[Saved entries]
========================================================================

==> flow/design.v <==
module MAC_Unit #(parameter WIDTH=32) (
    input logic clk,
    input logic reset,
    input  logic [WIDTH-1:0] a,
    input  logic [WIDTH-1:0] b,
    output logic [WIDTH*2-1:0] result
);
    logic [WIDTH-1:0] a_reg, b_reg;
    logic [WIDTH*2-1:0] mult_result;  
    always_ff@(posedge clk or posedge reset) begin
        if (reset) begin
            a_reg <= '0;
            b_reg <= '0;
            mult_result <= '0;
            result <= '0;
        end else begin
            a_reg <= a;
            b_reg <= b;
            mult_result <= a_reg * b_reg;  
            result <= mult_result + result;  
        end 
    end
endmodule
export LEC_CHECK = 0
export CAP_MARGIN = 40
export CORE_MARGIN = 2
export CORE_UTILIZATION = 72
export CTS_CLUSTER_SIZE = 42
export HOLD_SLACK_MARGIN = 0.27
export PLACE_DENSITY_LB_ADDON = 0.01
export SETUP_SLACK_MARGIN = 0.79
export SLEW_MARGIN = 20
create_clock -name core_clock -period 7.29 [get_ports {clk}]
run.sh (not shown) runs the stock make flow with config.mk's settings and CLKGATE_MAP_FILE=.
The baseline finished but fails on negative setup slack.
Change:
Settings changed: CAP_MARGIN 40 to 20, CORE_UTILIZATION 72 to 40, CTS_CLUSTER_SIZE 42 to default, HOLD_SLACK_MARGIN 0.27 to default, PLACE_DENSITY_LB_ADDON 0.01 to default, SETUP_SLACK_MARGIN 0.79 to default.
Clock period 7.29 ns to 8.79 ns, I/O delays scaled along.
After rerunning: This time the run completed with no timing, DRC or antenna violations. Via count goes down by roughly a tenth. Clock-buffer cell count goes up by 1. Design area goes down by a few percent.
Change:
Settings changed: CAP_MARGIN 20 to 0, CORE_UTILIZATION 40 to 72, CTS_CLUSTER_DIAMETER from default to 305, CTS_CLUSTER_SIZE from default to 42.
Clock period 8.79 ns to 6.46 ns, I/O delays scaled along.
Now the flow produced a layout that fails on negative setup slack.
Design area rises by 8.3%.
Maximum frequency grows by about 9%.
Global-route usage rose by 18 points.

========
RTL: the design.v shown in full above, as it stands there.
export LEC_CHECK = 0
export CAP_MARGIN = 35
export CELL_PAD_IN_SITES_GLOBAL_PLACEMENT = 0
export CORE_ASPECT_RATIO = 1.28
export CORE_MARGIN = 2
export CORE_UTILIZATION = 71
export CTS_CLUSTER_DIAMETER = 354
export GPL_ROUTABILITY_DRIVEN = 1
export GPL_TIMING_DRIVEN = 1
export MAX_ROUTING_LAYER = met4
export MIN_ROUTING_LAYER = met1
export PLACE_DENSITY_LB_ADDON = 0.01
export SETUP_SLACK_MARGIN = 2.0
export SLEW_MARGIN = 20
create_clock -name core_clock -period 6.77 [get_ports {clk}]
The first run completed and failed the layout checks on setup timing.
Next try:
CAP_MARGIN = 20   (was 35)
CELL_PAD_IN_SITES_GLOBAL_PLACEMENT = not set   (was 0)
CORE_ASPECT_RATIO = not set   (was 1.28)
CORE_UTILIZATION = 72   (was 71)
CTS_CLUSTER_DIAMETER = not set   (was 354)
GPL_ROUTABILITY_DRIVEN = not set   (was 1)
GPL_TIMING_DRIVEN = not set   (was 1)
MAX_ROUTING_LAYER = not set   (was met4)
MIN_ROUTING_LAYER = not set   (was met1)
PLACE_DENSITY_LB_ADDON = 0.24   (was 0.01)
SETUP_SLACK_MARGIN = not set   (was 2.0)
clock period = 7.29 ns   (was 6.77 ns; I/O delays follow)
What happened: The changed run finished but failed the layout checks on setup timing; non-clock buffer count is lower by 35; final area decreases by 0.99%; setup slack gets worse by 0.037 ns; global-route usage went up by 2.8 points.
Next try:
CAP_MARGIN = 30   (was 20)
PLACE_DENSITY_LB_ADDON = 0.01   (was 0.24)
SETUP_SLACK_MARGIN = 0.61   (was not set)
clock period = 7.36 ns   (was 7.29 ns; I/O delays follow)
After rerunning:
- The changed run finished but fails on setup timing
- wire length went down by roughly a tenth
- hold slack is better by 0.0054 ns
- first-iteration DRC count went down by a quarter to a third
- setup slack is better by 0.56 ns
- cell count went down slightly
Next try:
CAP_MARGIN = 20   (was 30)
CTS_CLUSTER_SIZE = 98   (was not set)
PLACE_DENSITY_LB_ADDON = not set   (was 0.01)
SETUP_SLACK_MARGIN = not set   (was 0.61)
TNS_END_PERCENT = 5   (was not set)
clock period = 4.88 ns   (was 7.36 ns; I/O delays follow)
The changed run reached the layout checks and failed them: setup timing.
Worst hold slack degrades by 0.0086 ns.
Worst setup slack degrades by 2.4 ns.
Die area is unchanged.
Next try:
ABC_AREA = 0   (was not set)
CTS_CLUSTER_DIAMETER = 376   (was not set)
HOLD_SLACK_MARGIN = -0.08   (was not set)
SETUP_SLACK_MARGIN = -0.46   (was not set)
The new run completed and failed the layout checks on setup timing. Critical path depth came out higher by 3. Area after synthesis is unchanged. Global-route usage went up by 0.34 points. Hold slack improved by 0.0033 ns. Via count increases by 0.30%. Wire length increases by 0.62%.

========================================================================

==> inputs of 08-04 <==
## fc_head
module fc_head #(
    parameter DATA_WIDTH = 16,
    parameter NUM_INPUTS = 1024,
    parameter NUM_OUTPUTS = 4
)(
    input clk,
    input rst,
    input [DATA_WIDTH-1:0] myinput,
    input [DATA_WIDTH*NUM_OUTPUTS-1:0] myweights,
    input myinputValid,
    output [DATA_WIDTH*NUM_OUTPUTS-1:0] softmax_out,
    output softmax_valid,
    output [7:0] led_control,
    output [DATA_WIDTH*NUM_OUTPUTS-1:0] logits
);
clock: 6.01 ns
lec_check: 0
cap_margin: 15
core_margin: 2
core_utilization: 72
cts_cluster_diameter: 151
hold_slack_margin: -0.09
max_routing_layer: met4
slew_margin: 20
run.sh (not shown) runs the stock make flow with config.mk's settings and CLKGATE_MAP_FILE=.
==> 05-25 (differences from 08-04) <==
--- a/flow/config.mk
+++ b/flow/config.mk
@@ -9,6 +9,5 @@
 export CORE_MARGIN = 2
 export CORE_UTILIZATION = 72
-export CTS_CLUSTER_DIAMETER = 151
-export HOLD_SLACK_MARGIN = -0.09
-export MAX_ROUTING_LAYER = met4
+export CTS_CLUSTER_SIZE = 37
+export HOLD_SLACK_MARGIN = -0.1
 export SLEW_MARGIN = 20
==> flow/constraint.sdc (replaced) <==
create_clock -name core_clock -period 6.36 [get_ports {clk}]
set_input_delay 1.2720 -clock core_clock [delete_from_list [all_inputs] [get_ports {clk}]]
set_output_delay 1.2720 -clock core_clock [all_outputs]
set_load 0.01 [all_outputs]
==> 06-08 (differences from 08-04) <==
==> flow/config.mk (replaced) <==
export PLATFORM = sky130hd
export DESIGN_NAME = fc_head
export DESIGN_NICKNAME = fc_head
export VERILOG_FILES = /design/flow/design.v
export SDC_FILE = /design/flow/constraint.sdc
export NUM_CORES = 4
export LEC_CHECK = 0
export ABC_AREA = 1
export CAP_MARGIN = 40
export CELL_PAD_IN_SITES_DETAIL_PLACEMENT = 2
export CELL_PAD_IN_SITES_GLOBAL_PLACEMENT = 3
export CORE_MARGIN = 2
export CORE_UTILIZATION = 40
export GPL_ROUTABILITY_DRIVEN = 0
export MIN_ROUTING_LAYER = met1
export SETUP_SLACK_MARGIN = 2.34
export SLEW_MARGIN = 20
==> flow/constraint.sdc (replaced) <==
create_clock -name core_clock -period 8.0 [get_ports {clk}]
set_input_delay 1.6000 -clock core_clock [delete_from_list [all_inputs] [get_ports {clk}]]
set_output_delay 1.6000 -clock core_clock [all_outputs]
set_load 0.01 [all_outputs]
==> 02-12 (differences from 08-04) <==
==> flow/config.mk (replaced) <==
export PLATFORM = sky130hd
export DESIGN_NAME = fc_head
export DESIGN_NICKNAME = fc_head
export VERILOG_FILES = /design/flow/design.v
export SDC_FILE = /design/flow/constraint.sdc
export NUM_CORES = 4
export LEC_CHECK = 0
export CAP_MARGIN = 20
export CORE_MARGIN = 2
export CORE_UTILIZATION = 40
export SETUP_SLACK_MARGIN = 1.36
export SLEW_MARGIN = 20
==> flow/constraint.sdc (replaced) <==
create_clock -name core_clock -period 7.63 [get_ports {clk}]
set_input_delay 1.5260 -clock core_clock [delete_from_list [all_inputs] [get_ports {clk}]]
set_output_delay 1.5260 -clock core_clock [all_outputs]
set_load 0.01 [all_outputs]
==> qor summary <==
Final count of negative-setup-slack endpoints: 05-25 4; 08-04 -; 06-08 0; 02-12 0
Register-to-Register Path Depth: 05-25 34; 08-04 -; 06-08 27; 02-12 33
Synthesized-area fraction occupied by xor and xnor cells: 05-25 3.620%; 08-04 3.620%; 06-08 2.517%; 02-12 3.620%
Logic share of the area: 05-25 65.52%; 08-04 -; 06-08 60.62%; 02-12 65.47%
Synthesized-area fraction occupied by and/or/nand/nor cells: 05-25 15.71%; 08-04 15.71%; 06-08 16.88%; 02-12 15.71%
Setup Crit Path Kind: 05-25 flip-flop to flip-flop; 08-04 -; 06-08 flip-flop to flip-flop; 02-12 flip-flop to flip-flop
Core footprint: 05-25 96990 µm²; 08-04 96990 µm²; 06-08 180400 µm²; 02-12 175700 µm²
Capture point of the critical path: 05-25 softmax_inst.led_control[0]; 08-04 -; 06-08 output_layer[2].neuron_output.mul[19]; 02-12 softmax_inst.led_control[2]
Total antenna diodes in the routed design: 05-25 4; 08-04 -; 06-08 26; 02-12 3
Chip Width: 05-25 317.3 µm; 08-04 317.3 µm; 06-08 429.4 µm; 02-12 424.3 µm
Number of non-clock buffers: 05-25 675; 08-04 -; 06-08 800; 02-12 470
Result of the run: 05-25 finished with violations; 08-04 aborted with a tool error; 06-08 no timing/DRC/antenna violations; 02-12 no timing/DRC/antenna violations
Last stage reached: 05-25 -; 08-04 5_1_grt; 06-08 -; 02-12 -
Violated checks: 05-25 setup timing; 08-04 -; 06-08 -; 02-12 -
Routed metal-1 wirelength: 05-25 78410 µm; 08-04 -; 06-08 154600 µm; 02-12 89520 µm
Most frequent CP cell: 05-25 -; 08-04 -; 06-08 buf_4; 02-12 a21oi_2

========================================================================

Take the lines above from the one containing "Synthesized-area fraction occupied by xor" down to the one containing "Violated checks: 05-25", and transcribe them exactly, both ends included.

◆ RESPONSE TO THIS EXERCISE
Synthesized-area fraction occupied by xor and xnor cells: 05-25 3.620%; 08-04 3.620%; 06-08 2.517%; 02-12 3.620%
Logic share of the area: 05-25 65.52%; 08-04 -; 06-08 60.62%; 02-12 65.47%
Synthesized-area fraction occupied by and/or/nand/nor cells: 05-25 15.71%; 08-04 15.71%; 06-08 16.88%; 02-12 15.71%
Setup Crit Path Kind: 05-25 flip-flop to flip-flop; 08-04 -; 06-08 flip-flop to flip-flop; 02-12 flip-flop to flip-flop
Core footprint: 05-25 96990 µm²; 08-04 96990 µm²; 06-08 180400 µm²; 02-12 175700 µm²
Capture point of the critical path: 05-25 softmax_inst.led_control[0]; 08-04 -; 06-08 output_layer[2].neuron_output.mul[19]; 02-12 softmax_inst.led_control[2]
Total antenna diodes in the routed design: 05-25 4; 08-04 -; 06-08 26; 02-12 3
Chip Width: 05-25 317.3 µm; 08-04 317.3 µm; 06-08 429.4 µm; 02-12 424.3 µm
Number of non-clock buffers: 05-25 675; 08-04 -; 06-08 800; 02-12 470
Result of the run: 05-25 finished with violations; 08-04 aborted with a tool error; 06-08 no timing/DRC/antenna violations; 02-12 no timing/DRC/antenna violations
Last stage reached: 05-25 -; 08-04 5_1_grt; 06-08 -; 02-12 -
Violated checks: 05-25 setup timing; 08-04 -; 06-08 -; 02-12 -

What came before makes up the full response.